In multiphase alloys, the mechanical properties are controlled by both the local properties of individual microstructural constituents, as well as the mutual effect of these constituents as an aggregate. To this end, we systematically studied the local mechanical properties and deformation mechanisms of the microstructural constituents in a ZnAl4Cu1Mg0.31 alloy using nanoindentation tests at room temperature (25 °C) and 85 °C. The obtained strain rate sensitivity and activation volume suggest dislocation-dominated deformation in the primary η-Zn phase and grain/phase boundary sliding in the eutectoid structures.Further, the strain partitioning between individual microstructural constituents and their roles on macroscopic deformation at 85 °C was investigated using quasi in-situ digital image correlation (DIC), supplemented with non-rigid image registration. The DIC measurements showed that eutectic and eutectoid colonies carry higher strain than the primary η-Zn phase grains. The presented approaches and results can therefore be used to design new Zn-Al alloys and also other multiphase alloys with improved mechanical properties.

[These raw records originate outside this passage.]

What follows belongs to an exercise in optimizing a design on an open flow for small area, a short achievable clock period and few clock cycles per item; a production flow would make more cautious choices.
The RTL was checked by simulation tests, not by an equivalence proof against the original design.
Power is estimated from default activity; no workload was simulated.

**flow/config.mk**
```make
export PLATFORM = sky130hd
export DESIGN_NAME = fxc_conv
export DESIGN_NICKNAME = fxc_conv
export VERILOG_FILES = /design/flow/design.v
export SDC_FILE = /design/flow/constraint.sdc
export NUM_CORES = 4
export LEC_CHECK = 0
export CAP_MARGIN = 20
export CORE_MARGIN = 2
export CORE_UTILIZATION = 40
export SLEW_MARGIN = 20
```
**flow/constraint.sdc**
```tcl
create_clock -name core_clock -period 12.0 [get_ports {clk}]
set_input_delay 2.4000 -clock core_clock [delete_from_list [all_inputs] [get_ports {clk}]]
set_output_delay 2.4000 -clock core_clock [all_outputs]
set_load 0.01 [all_outputs]
```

Dependence of microstructural, mechanical and electrical properties on growth rates in directional solidified Zn—Al—Bi eutectic alloy

Zn—5%Al—0.2%Bi (mass fraction) alloy was directionally solidified upward at a constant temperature gradient with a wide range of growth rates using a Bridgman-type directional solidification furnace. The eutectic spacings, microhardness, ultimate tensile strength and electrical resistivity for directionally solidified Zn—Al—Bi alloy were measured. Dependence of eutectic spacings, microhardness, ultimate tensile strength and electrical resistivity on growth rates was obtained by linear regression analysis. The results obtained in the present work for low growth rates (smaller than 450.0 μm/s) are in good agreement with experimental results obtained in previous work for directional solidified Zn—Al eutectic alloy with a similar growth rate but differs from the Jackson—Hunt eutectic theory and those obtained in previous experimental works at higher growth rates. The critical growth rate might be 450.0 μm/s for the Zn—Al—Bi eutectic alloy. From the plot of heat flow versus temperature, enthalpy of fusion, specific heat difference between liquid and solid phases and melting temperature for the Zn—Al—Bi alloy are found to be 112.55 J/g, 0.291 J/(g·K) and 660.20 K, respectively.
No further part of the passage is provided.